KTM does not expose a dedicated HTTP or gRPC API. Instead, it provides an internal Go-native interface that is consumed by the FODC sidecar:

  • Go-native interfaces (implemented):
    • Register and manage KTM modules (such as iomonitor).
    • Configure collectors and scoping behavior.
    • Periodically read monotonic counters from BPF maps and push the results into the Flight Recorder at the configured interval (default 10s).

Any external APIs (HTTP or gRPC) that expose KTM-derived metrics are part of the broader FODC system (for example, Discovery Proxy or other FODC components) and are documented separately. KTM itself is not responsible for serving /metrics or any other network endpoints.

Exporters

KTM itself has no direct network exporters. All metrics collected by KTM are periodically pushed into the Flight Recorder inside the FODC sidecar at the configured interval (default 10s). External consumers (such as FODC Discovery Proxy, Prometheus integrations, or BanyanDB push/pull paths) read from the Flight Recorder or other FODC-facing APIs and are specified in the FODC design documents rather than this KTM-focused document.
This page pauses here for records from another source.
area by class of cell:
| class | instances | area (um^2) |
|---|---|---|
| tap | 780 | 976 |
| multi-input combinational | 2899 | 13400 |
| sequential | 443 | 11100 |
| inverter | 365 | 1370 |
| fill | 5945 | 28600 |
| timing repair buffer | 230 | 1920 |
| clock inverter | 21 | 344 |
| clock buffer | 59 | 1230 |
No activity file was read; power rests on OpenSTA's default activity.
Metrics Reference (selected)

Prefix: metrics are currently emitted under the ktm_ namespace to reflect their kernel eBPF origin (e.g., ktm_cache_misses_total).

  • I/O & Cache
    • ktm_cache_read_attempts_total
    • ktm_cache_misses_total
    • ktm_page_cache_adds_total
  • fadvise()
    • ktm_fadvise_calls_total
    • ktm_fadvise_advice_total{advice="..."}
    • ktm_fadvise_success_total
  • Memory
    • ktm_memory_lru_pages_scanned_total
    • ktm_memory_lru_pages_reclaimed_total
    • ktm_memory_reclaim_efficiency_percent
    • ktm_memory_direct_reclaim_processes

Semantics: all counters are monotonic; use Prometheus functions for rates/derivatives; no map clearing between scrapes.
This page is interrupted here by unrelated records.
<file path="config.mk">
export PLATFORM = sky130hd
export DESIGN_NAME = lux_to_brightness_piecewise_map_top
export DESIGN_NICKNAME = d
export VERILOG_FILES = /design/src/hdl/ltb_pkg.sv /design/src/hdl/ltb_cfg.sv /design/src/hdl/ltb_front.sv /design/src/hdl/ltb_div.sv /design/src/hdl/ltb_out.sv /design/src/hdl/lux_to_brightness_piecewise_map_top.sv
export SDC_FILE = /design/constraint.sdc
export NUM_CORES = 2
export LEC_CHECK = 0
export ABC_CLOCK_PERIOD_IN_PS = 69400
export BUFFER_PORTS_ARGS = -buffer_cell sky130_fd_sc_hd__buf_2
export CORE_AREA = 2 2 798 720
export CTS_BUF_LIST = sky130_fd_sc_hd__clkbuf_8
export DETAILED_ROUTE_END_ITERATION = 8
export DIE_AREA = 0 0 800 722
export HOLD_SLACK_MARGIN = 0.05
export PLACE_DENSITY_LB_ADDON = 0.08
export SYNTH_ARGS = -nofsm -noshare
export SYNTH_HDL_FRONTEND = slang
export SYNTH_HIERARCHICAL = 1
export SYNTH_SLANG_ARGS = --single-unit
</file>
<file path="constraint.sdc">
create_clock -name clk -period 69.4 [get_ports clk]
set_input_delay 6.94 -clock clk [delete_from_list [all_inputs] [get_ports clk]]
set_output_delay 6.94 -clock clk [all_outputs]
set_load 0.03 [all_outputs]
</file>
<file path="src/hdl/ltb_pkg.sv">
// Shared constants, types and field helpers of the lux to brightness block.
// Depends on nothing; used by every module of the block.
`default_nettype none

package ltb_pkg;

  localparam int LUX_WIDTH = 20;
  localparam int NUM_SEGS  = 5;
  localparam int SEG_W     = 3;
  localparam int BRT_W     = 8;
  localparam int CFG_W     = 2 * LUX_WIDTH + 2 * BRT_W;
  localparam int CFG_IDX_W = $clog2(NUM_SEGS);
  localparam int DIFF_W    = LUX_WIDTH + 1;
  localparam int SPAN_W    = BRT_W + 1;
  localparam int PROD_W    = LUX_WIDTH + BRT_W;

  typedef logic [CFG_W-1:0]     seg_reg_t;
  typedef seg_reg_t [NUM_SEGS-1:0] cfg_bank_t;
  typedef logic [SEG_W-1:0]     seg_idx_t;
  typedef logic [LUX_WIDTH-1:0] lux_t;
  typedef logic [BRT_W-1:0]     brt_t;

  localparam seg_idx_t LAST_SEG = seg_idx_t'(NUM_SEGS - 1);

  typedef struct packed {
    brt_t     bmin;
    brt_t     bmax;
    logic     zero_den;
    logic     capped;
    logic     neg;
    seg_idx_t seg;
  } res_tag_t;

  typedef struct packed {
    logic              valid;
    logic [PROD_W-1:0] num;
    lux_t              den;
    res_tag_t          tag;
  } div_word_t;

  function automatic lux_t seg_lo(input seg_reg_t r);
    return r[LUX_WIDTH-1:0];
  endfunction

  function automatic lux_t seg_hi(input seg_reg_t r);
    return r[2*LUX_WIDTH-1:LUX_WIDTH];
  endfunction

  function automatic brt_t seg_bmin(input seg_reg_t r);
    return r[2*LUX_WIDTH +: BRT_W];
  endfunction

  function automatic brt_t seg_bmax(input seg_reg_t r);
    return r[2*LUX_WIDTH+BRT_W +: BRT_W];
  endfunction

endpackage

`default_nettype wire

</file>
<file path="src/hdl/ltb_cfg.sv">
// Segment configuration registers, written through a plain write port.
// Depends on ltb_pkg.
`default_nettype none

module ltb_cfg (
  input  wire logic                          clk,
  input  wire logic                          rst_n,
  input  wire logic                          cfg_we,
  input  wire logic [ltb_pkg::CFG_IDX_W-1:0] cfg_index,
  input  wire logic [ltb_pkg::CFG_W-1:0]     cfg_wdata,
  output ltb_pkg::cfg_bank_t                 bank
);
  import ltb_pkg::*;

  cfg_bank_t bank_r;

  always_ff @(posedge clk) begin
    if (!rst_n) begin
      bank_r <= '0;
    end else begin
      for (int i = 0; i < NUM_SEGS; i++) begin
        if (cfg_we && (cfg_index == CFG_IDX_W'(i))) begin
          bank_r[i] <= cfg_wdata;
        end
      end
    end
  end

  assign bank = bank_r;

endmodule

`default_nettype wire

</file>
<file path="src/hdl/ltb_front.sv">
// Front pipeline: clamp, segment search, operand setup and the multiply.
// Five register stages. Depends on ltb_pkg.
`default_nettype none

module ltb_front (
  input  wire logic               clk,
  input  wire logic               rst_n,
  input  wire logic               en,
  input  wire logic               in_take,
  input  wire ltb_pkg::lux_t      in_lux,
  input  wire ltb_pkg::cfg_bank_t bank,
  output ltb_pkg::div_word_t      front_o
);
  import ltb_pkg::*;

  logic v1_r, v2_r, v3_r, v4_r, v5_r;

  lux_t                     lux_c;
  lux_t                     lux1_r;
  lux_t                     lux2_r;
  logic [NUM_SEGS-2:0]      le_c;
  logic [NUM_SEGS-2:0]      le2_r;
  seg_idx_t                 seg_c;
  seg_reg_t                 sel_c;
  logic signed [DIFF_W-1:0] num_c;
  logic signed [DIFF_W-1:0] den_c;
  seg_idx_t                 seg3_r;
  logic signed [DIFF_W-1:0] num3_r;
  logic signed [DIFF_W-1:0] den3_r;
  brt_t                     bmin3_r;
  brt_t                     bmax3_r;
  logic signed [SPAN_W-1:0] span_c;
  logic [DIFF_W-1:0]        nabs_c;
  logic [DIFF_W-1:0]        dabs_c;
  logic [SPAN_W-1:0]        sabs_c;
  res_tag_t                 tag_c;
  lux_t                     nmag4_r;
  lux_t                     dmag4_r;
  brt_t                     smag4_r;
  res_tag_t                 tag4_r;
  logic [PROD_W-1:0]        prod5_r;
  lux_t                     den5_r;
  res_tag_t                 tag5_r;

  always_comb begin
    if (in_lux < seg_lo(bank[0])) begin
      lux_c = seg_lo(bank[0]);
    end else if (in_lux > seg_hi(bank[NUM_SEGS-1])) begin
      lux_c = seg_hi(bank[NUM_SEGS-1]);
    end else begin
      lux_c = in_lux;
    end
  end

  always_comb begin
    for (int i = 0; i < NUM_SEGS - 1; i++) begin
      le_c[i] = (lux1_r <= seg_hi(bank[i]));
    end
  end

  always_comb begin
    seg_c = LAST_SEG;
    for (int i = NUM_SEGS - 2; i >= 0; i--) begin
      if (le2_r[i]) begin
        seg_c = seg_idx_t'(i);
      end
    end
    sel_c = bank[seg_c];
    num_c = $signed({1'b0, lux2_r}) - $signed({1'b0, seg_lo(sel_c)});
    den_c = $signed({1'b0, seg_hi(sel_c)}) - $signed({1'b0, seg_lo(sel_c)});
  end

  always_comb begin
    span_c       = $signed({1'b0, bmax3_r}) - $signed({1'b0, bmin3_r});
    nabs_c       = num3_r[DIFF_W-1] ? DIFF_W'(-num3_r) : DIFF_W'(num3_r);
    dabs_c       = den3_r[DIFF_W-1] ? DIFF_W'(-den3_r) : DIFF_W'(den3_r);
    sabs_c       = span_c[SPAN_W-1] ? SPAN_W'(-span_c) : SPAN_W'(span_c);
    tag_c.bmin     = bmin3_r;
    tag_c.bmax     = bmax3_r;
    tag_c.seg      = seg3_r;
    tag_c.zero_den = (den3_r == '0);
    tag_c.neg      = num3_r[DIFF_W-1] ^ den3_r[DIFF_W-1] ^ span_c[SPAN_W-1];
    tag_c.capped   = (seg3_r == LAST_SEG) &&
                     (((den3_r > 0) && (num3_r > den3_r)) ||
                      ((den3_r < 0) && (num3_r < den3_r)));
  end

  always_ff @(posedge clk) begin
    if (!rst_n) begin
      v1_r <= 1'b0;
      v2_r <= 1'b0;
      v3_r <= 1'b0;
      v4_r <= 1'b0;
      v5_r <= 1'b0;
    end else if (en) begin
      v1_r <= in_take;
      v2_r <= v1_r;
      v3_r <= v2_r;
      v4_r <= v3_r;
      v5_r <= v4_r;
    end
  end

  always_ff @(posedge clk) begin
    if (en) begin
      lux1_r  <= lux_c;
      lux2_r  <= lux1_r;
      le2_r   <= le_c;
      seg3_r  <= seg_c;
      num3_r  <= num_c;
      den3_r  <= den_c;
      bmin3_r <= seg_bmin(sel_c);
      bmax3_r <= seg_bmax(sel_c);
      nmag4_r <= nabs_c[LUX_WIDTH-1:0];
      dmag4_r <= dabs_c[LUX_WIDTH-1:0];
      smag4_r <= sabs_c[BRT_W-1:0];
      tag4_r  <= tag_c;
      prod5_r <= PROD_W'(nmag4_r) * PROD_W'(smag4_r);
      den5_r  <= dmag4_r;
      tag5_r  <= tag4_r;
    end
  end

  always_comb begin
    front_o.valid = v5_r;
    front_o.num   = prod5_r;
    front_o.den   = den5_r;
    front_o.tag   = tag5_r;
  end

endmodule

`default_nettype wire

</file>
<file path="src/hdl/ltb_div.sv">
// Pipelined restoring divider, one quotient bit per register stage.
// The quotient leaves in the num field of the word. Depends on ltb_pkg.
`default_nettype none

module ltb_div (
  input  wire logic               clk,
  input  wire logic               rst_n,
  input  wire logic               en,
  input  wire ltb_pkg::div_word_t din,
  output ltb_pkg::div_word_t      dout
);
  import ltb_pkg::*;

  div_word_t st_r  [PROD_W];
  lux_t      rem_r [PROD_W];
  div_word_t st_in [PROD_W];
  lux_t      rem_in[PROD_W];

  for (genvar k = 0; k < PROD_W; k++) begin : g_stage
    logic [LUX_WIDTH:0] trial;
    logic [LUX_WIDTH:0] diff;
    logic               ge;
    div_word_t          word_nxt;
    lux_t               rem_nxt;

    if (k == 0) begin : g_first
      assign st_in[k]  = din;
      assign rem_in[k] = '0;
    end else begin : g_next
      assign st_in[k]  = st_r[k-1];
      assign rem_in[k] = rem_r[k-1];
    end

    always_comb begin
      trial         = {rem_in[k], st_in[k].num[PROD_W-1]};
      diff          = trial - {1'b0, st_in[k].den};
      ge            = (trial >= {1'b0, st_in[k].den});
      rem_nxt       = ge ? diff[LUX_WIDTH-1:0] : trial[LUX_WIDTH-1:0];
      word_nxt      = st_in[k];
      word_nxt.num  = {st_in[k].num[PROD_W-2:0], ge};
    end

    always_ff @(posedge clk) begin
      if (!rst_n) begin
        st_r[k].valid <= 1'b0;
      end else if (en) begin
        st_r[k]  <= word_nxt;
        rem_r[k] <= rem_nxt;
      end
    end
  end

  assign dout = st_r[PROD_W-1];

endmodule

`default_nettype wire

</file>
<file path="src/hdl/ltb_out.sv">
// Result assembly and output register with a skid stage.
// Produces the pipeline enable. Depends on ltb_pkg.
`default_nettype none

module ltb_out (
  input  wire logic               clk,
  input  wire logic               rst_n,
  input  wire ltb_pkg::div_word_t din,
  input  wire logic               out_stall,
  output logic                    out_valid,
  output ltb_pkg::brt_t           out_brightness,
  output ltb_pkg::seg_idx_t       out_segment,
  output logic                    en
);
  import ltb_pkg::*;

  brt_t     q8;
  brt_t     add;
  brt_t     sum;
  brt_t     lvl;
  logic     take;
  logic     out_free;

  logic     out_v_r,   out_v_nxt;
  brt_t     out_brt_r, out_brt_nxt;
  seg_idx_t out_seg_r, out_seg_nxt;
  logic     skid_v_r,   skid_v_nxt;
  brt_t     skid_brt_r, skid_brt_nxt;
  seg_idx_t skid_seg_r, skid_seg_nxt;

  always_comb begin
    q8  = din.num[BRT_W-1:0];
    add = din.tag.neg ? BRT_W'(-q8) : q8;
    sum = din.tag.bmin + add;
    if (din.tag.zero_den) begin
      lvl = din.tag.bmin;
    end else if (din.tag.capped) begin
      lvl = din.tag.bmax;
    end else begin
      lvl = sum;
    end
    if (lvl == '0) begin
      lvl = BRT_W'(1);
    end
  end

  always_comb begin
    take         = out_v_r && !out_stall;
    out_free     = !out_v_r || take;
    out_v_nxt    = out_v_r;
    out_brt_nxt  = out_brt_r;
    out_seg_nxt  = out_seg_r;
    skid_v_nxt   = skid_v_r;
    skid_brt_nxt = skid_brt_r;
    skid_seg_nxt = skid_seg_r;
    if (skid_v_r) begin
      if (out_free) begin
        out_v_nxt   = 1'b1;
        out_brt_nxt = skid_brt_r;
        out_seg_nxt = skid_seg_r;
        skid_v_nxt  = 1'b0;
      end
    end else if (din.valid) begin
      if (out_free) begin
        out_v_nxt   = 1'b1;
        out_brt_nxt = lvl;
        out_seg_nxt = din.tag.seg;
      end else begin
        skid_v_nxt   = 1'b1;
        skid_brt_nxt = lvl;
        skid_seg_nxt = din.tag.seg;
      end
    end else if (take) begin
      out_v_nxt = 1'b0;
    end
  end

  always_ff @(posedge clk) begin
    if (!rst_n) begin
      out_v_r  <= 1'b0;
      skid_v_r <= 1'b0;
    end else begin
      out_v_r  <= out_v_nxt;
      skid_v_r <= skid_v_nxt;
    end
  end

  always_ff @(posedge clk) begin
    out_brt_r  <= out_brt_nxt;
    out_seg_r  <= out_seg_nxt;
    skid_brt_r <= skid_brt_nxt;
    skid_seg_r <= skid_seg_nxt;
  end

  assign out_valid      = out_v_r;
  assign out_brightness = out_brt_r;
  assign out_segment    = out_seg_r;
  assign en             = !skid_v_r;

endmodule

`default_nettype wire

</file>
<file path="src/hdl/lux_to_brightness_piecewise_map_top.sv">
// Top level of the ambient light to display brightness mapper.
// Depends on ltb_pkg, ltb_cfg, ltb_front, ltb_div and ltb_out.
//
// Input channel: in_valid, in_stall and in_lux carry one light reading per
// word. Output channel: out_valid, out_stall, out_brightness and
// out_segment carry one result word per reading, in order.
// The five segment registers are written through cfg_we, cfg_index and
// cfg_wdata; an index above four is ignored. Write them only while no
// reading is in flight.
// A reading passes the front stages, the divider stages and the output
// register in that order before its result appears on the output.
// Throughput is one word per cycle while in_stall is low: the divider retires
// one quotient bit per stage, so it takes a new reading every cycle.
// Reset clears the segment registers to zero and empties the pipeline.
// When the receiver stalls, the output word holds and one more word is
// caught in a skid stage; in_stall then rises, registered, and the whole
// pipeline freezes until the output drains.
`default_nettype none

module lux_to_brightness_piecewise_map_top (
  input  wire logic                          clk,
  input  wire logic                          rst_n,
  input  wire logic                          in_valid,
  output logic                               in_stall,
  input  wire logic [ltb_pkg::LUX_WIDTH-1:0] in_lux,
  output logic                               out_valid,
  input  wire logic                          out_stall,
  output logic [ltb_pkg::BRT_W-1:0]          out_brightness,
  output logic [ltb_pkg::SEG_W-1:0]          out_segment,
  input  wire logic                          cfg_we,
  input  wire logic [ltb_pkg::CFG_IDX_W-1:0] cfg_index,
  input  wire logic [ltb_pkg::CFG_W-1:0]     cfg_wdata
);
  import ltb_pkg::*;

  cfg_bank_t bank;
  div_word_t front_w;
  div_word_t div_w;
  logic      en;
  logic      in_take;

  assign in_take  = in_valid && en;
  assign in_stall = !en;

  ltb_cfg u_cfg (
    .clk       (clk),
    .rst_n     (rst_n),
    .cfg_we    (cfg_we),
    .cfg_index (cfg_index),
    .cfg_wdata (cfg_wdata),
    .bank      (bank)
  );

  ltb_front u_front (
    .clk     (clk),
    .rst_n   (rst_n),
    .en      (en),
    .in_take (in_take),
    .in_lux  (in_lux),
    .bank    (bank),
    .front_o (front_w)
  );

  ltb_div u_div (
    .clk   (clk),
    .rst_n (rst_n),
    .en    (en),
    .din   (front_w),
    .dout  (div_w)
  );

  ltb_out u_out (
    .clk            (clk),
    .rst_n          (rst_n),
    .din            (div_w),
    .out_stall      (out_stall),
    .out_valid      (out_valid),
    .out_brightness (out_brightness),
    .out_segment    (out_segment),
    .en             (en)
  );

endmodule

`default_nettype wire

</file>
==> results by stage <==
Outcome:
- The run finished with clean final reports.

Critical path:
- The startpoint type of the worst setup path is a primary input.
- The sort of element at the end of the critical path is a flop.
- The maximum fanout along the worst path is 199.
- Data on the critical path arrives at its endpoint at approximately 13 ns.
- The critical path is of the in -> reg type.
- Data on the critical path is required at its endpoint by 70.15 ns.

Routing:
- The residual antenna-violating net count after detailed routing is 0.
- In the routed design, unresolved DRC markers number 0.
- The average wire per standard cell is between 15 and 20 um.
- The number of optimization iterations in the first detailed-route pass is 6.
- Summed over all layers, the routed wires come to 331 mm.
- Detailed routing placed a total of 15.1 mm of wire on met3.
- Detailed routing inserted a total of 79500 vias.
- The number of vias per cell after detailed routing is 4.25.
- The violation count after the first detailed-routing iteration is 5099.
- In the final routing, the length of wire on met1 measures 157 mm.
- Detailed routing placed a total of 149 mm of wire on met2.
- The detailed router used layers up to and including met5.

Clocking:
- Clock-pin slew was measured on the worst setup and hold paths at 0.05 ns.
- The number of buffers added by the clock tree synthesis step is 527.
- Clock latency on the worst-skew pair, taken at its later pin, is ~1.2 ns.
- TritonCTS built the clock tree.
- Gates resized during post-CTS repair numbered 0.
- The clock net in this run drives a total of 2692 sinks.
- The maximum count of clock buffers along a single path is 4.
- The buffer type at the clock tree root is sky130_fd_sc_hd__clkbuf_8.
- The number of post-CTS setup repair buffers is 0.
- The H-tree generated during clock tree synthesis spans 6 levels.
- The hold-fix buffer count after cts is 0.

Timing:
- The shortest clock period the worst path allows after layout is 11.89 ns.
- Setup repair after global routing left no endpoint under its margin.
- The final number of max-transition violations came to 0.
- The final critical-path share of the clock period is between 10% and 20%.
- The count of final hold-check violations is 0.
- Timing would allow up to 84.1 MHz.
- For the pin with the worst max-slew slack, the measured transition is 1.21 ns.
- The worst slew slack as a fraction of its limit is 17.6%.
- Setup total negative slack on the finished layout was measured at 0 ns.
- Setup violations remaining at the end of the flow were counted as 0.
- Hold timing on the final database bottoms out at a slack of slightly below 0.4 ns.
- The clock skew is 0.0768 ns.

Pwr:
- The worst-case vdd ir drop is 0.0742 mV.
- The total design power is 7270 uW.
- For this design the static power due to leakage is 0.0589 uW.
- Dividing total power by cell area gives a power density of about 49 nW/um2.

GRT:
- Entering global routing, the biggest net connects 200 pins.
- The via count of the first global-routing pass is 82400.
- The global router's overall resource usage is 11.1%.
- The total overflow reported by the global router is 0.
- The initial antenna violation count came to 25.
- The first global-routing pass estimated 503 mm of wire.

Placement:
- At the end of routability-driven placement, the weighted congestion stood at 0.789.
- Detailed placement ended at an HPWL of 234 mm.
- Summing all placed instances gives a cell area of 140000 um2.
- The number of buffers added on ports is 96.
- The placed instance count is 17800.

Synth:
- During synthesis, Yosys emitted a total of 6 warnings.
- The post-synth design cell area is roughly 130000 um2.
- When the netlist entered floorplanning its net count stood at about 11000.
- The synthesized instance count is 10300.
- Each instance of the synthesized netlist takes up on average 12.6 um2.

Floorplanning:
- The die covers a little under 600000 um2.
- The floorplan die width is 800 um.
- The core region is 569000 um2.
- For this design the top-level I/O count stands at 97.
- The floorplan step set the die height to 722 um.
- The row count is 263.
- The starting utilization of the core area is 22.9%.

Worst hold path:
- The tightest min-delay check is of the reg -> reg type.

Cells and area:
- The net count reported at finish is 11800.
- Counting the fill cells in the layout gives 58800.
- Excluding fillers, the count of instances in the completed layout stands at 18700.
- Compared with the post-synthesis result, the final layout area differs by 14.8%.
- The post-layout instance area is approximately 150000 um2.
- In the final layout, the share of cells above drive strength 1 is 9.05%.

Job:
- Max-cap violations in this run came to 0.
==> stage by stage <==
step / utilization (%) / setup slack (ns)
after floorplan: - / 11.97
after global placement: 24.6 / 56.48
after detailed placement: 24.6 / 56.27
after CTS: 26.3 / 57.66
after global routing: 26.3 / 57.12
final: 26.3 / 57.51
==> routing by layer <==
metal	GRT usage, %	vias up
met1	15.2	38700
met3	2.05	608
met5	0	-
met4	3.68	14
met2	17.8	1554
li1	-	38600
==> flip-flops by register name (all words and copies together), names as in the netlist, 20 cells and up <==
name	cells
u_front/prod5_r	28
u_front/front_o	22
u_front/lux2_r	20
u_front/dmag4_r	20
u_cfg/bank	280
u_front/nmag4_r	20
u_front/num3_r	21
u_div/rem_r	540
u_front/den5_r	20
u_front/tag4_r	22
u_front/den3_r	21
u_front/lux1_r	20
u_div/st_r	1598
==> final cells by class <==
cell class | instances | area (um2) | area share (%)
diodes | 7 | 17.5 | 0.0117
repair buffers | 180 | 1180 | 0.791
inverters | 990 | 3720 | 2.49
multi-input cells | 6365 | 47500 | 31.8
clock buffers | 552 | 7600 | 5.08
well taps | 7552 | 9450 | 6.32
flip-flops and latches | 2692 | 78000 | 52.1
clock inverters | 365 | 2160 | 1.45
==> power by group <==
| group | switching (uW) | internal (uW) | total [uW] |
|---|---|---|---|
| clock network | 728 | 785 | 1510 |
| logic | 1890 | 1360 | 3260 |
| registers | 225 | 2280 | 2500 |
==> worst paths after layout <==
path / from / to / slack [ns] / cells after the start
worst max register to register: u_out/skid_v_r / u_div/st_r[2][39] / 62.70 / 7
worst min register to register: u_div/st_r[0][0] / u_div/st_r[0][71] / 0.39 / 0
worst max-delay path: rst_n / u_div/st_r[2][39] / 57.51 / 7
worst min-delay path: u_div/st_r[0][0] / u_div/st_r[0][71] / 0.39 / 0
==> cell usage in the layout, fill, tap and decap left out, types with 131 or more instances in the layout <==
cell type,instances
sky130_fd_sc_hd__nand2_1,879
sky130_fd_sc_hd__ha_1,789
sky130_fd_sc_hd__edfxtp_1,2404
sky130_fd_sc_hd__nand3_1,131
sky130_fd_sc_hd__o21ai_0,359
sky130_fd_sc_hd__dfxtp_1,288
sky130_fd_sc_hd__fa_1,138
sky130_fd_sc_hd__mux2_1,150
sky130_fd_sc_hd__clkbuf_8,552
sky130_fd_sc_hd__and2_1,132
sky130_fd_sc_hd__inv_1,1160
sky130_fd_sc_hd__nor2_1,452
sky130_fd_sc_hd__a21oi_1,620
sky130_fd_sc_hd__a21o_1,249
sky130_fd_sc_hd__xor2_1,169
sky130_fd_sc_hd__o21ai_1,190
sky130_fd_sc_hd__xnor2_1,321
sky130_fd_sc_hd__mux2i_1,364
==> critical path: stages <==
cell and delay, ns:
sky130_fd_sc_hd__buf_8 0.24, sky130_fd_sc_hd__and2_4 0.81, sky130_fd_sc_hd__buf_4 0.86, sky130_fd_sc_hd__buf_12 0.58
sky130_fd_sc_hd__buf_4 0.73, sky130_fd_sc_hd__buf_12 0.73, sky130_fd_sc_hd__buf_4 0.92
Note: power is estimated with default switching activity, not from simulation.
Safety & Overhead Boundary

KTM is strictly passive: no kernel modifications, no syscall blocking, and only bounded-size monotonic maps. Probes attach to stable tracepoints or fentry/fexit paths with kprobe fallbacks, and expected CPU overhead remains <1% under typical BanyanDB workloads.

Security and Permissions

Loading and managing eBPF programs requires elevated privileges. The FODC sidecar process, which hosts the KTM, must run with the following Linux capabilities:

  • CAP_BPF: Allows loading, attaching, and managing eBPF programs and maps. This is the preferred, more restrictive capability.
  • CAP_SYS_ADMIN: A broader capability that also grants permission to perform eBPF operations. It may be required on older kernels where CAP_BPF is not fully supported.
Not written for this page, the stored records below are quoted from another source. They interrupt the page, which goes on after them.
$ cat src/sv/cst_alloc.sv
module cst_alloc #(
    parameter int NUM_SEMS = 16
) (
    input  logic                 aclk,
    input  logic                 aresetn,
    input  cst_pkg::alloc_req_t  req,
    output cst_pkg::alloc_stat_t stat
);

    localparam int SLOT_W = (NUM_SEMS > 1) ? $clog2(NUM_SEMS) : 1;

    logic [NUM_SEMS-1:0] valid_reg;
    logic [NUM_SEMS-1:0] valid_next;
    logic [SLOT_W-1:0]   free_slot;

    // set on init, clear on reclaim
    always_comb begin
        valid_next = valid_reg;
        if (req.set) begin
            valid_next[SLOT_W'(req.slot)] = 1'b1;
        end
        if (req.clr) begin
            valid_next[SLOT_W'(req.slot)] = 1'b0;
        end
    end

    always_ff @(posedge aclk) begin
        if (!aresetn) begin
            valid_reg <= '0;
        end else begin
            valid_reg <= valid_next;
        end
    end

    // lowest free slot
    always_comb begin
        free_slot = '0;
        for (int i = NUM_SEMS - 1; i >= 0; i--) begin
            if (!valid_reg[i]) begin
                free_slot = SLOT_W'(i);
            end
        end
    end

    assign stat.full      = &valid_reg;
    assign stat.free_slot = cst_pkg::SLOT_MAX_W'(free_slot);
    assign stat.hit       = (32'(req.query) < NUM_SEMS) && valid_reg[SLOT_W'(req.query)];

endmodule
The sidecar should be configured with the minimal set of capabilities required for its operation to adhere to the principle of least privilege.

Failure Modes

KTM is designed to fail gracefully. If the eBPF programs fail to load at startup for any reason (e.g., kernel incompatibility, insufficient permissions, BTF information unavailable), the KTM module will be disabled.

In this state:

  • An error will be logged to indicate that KTM could not be initialized and is therefore inactive.
  • The broader FODC sidecar will continue to run in a degraded mode, ensuring that other sidecar functions remain operational.
  • No KTM-related metrics will be collected or exposed.

This approach ensures that a failure within the observability module does not impact the core functionality of the BanyanDB process or its sidecar.

Restart Semantics

On sidecar restart, BPF maps are recreated and all counters reset to zero. Downstream systems (e.g., Prometheus via FODC integrations) should treat this as a new counter lifecycle and continue deriving rates/derivatives normally.

Kernel Attachment Points (Current)

  • ksys_fadvise64_64 → fentry/fexit (preferred) or syscall tracepoints with kprobe fallback.
  • Page cache add/remove → filemap_get_read_batch and mm_filemap_add_to_page_cache tracepoints, with kprobe fallbacks.
  • Memory reclaim → mm_vmscan_lru_shrink_inactive and mm_vmscan_direct_reclaim_begin tracepoints.

Limitations

  • Page cache–only perspective: direct I/O that bypasses the cache is not observed.
  • Kernel-only visibility: no userspace spans, SQL parsing, or CPU profiling.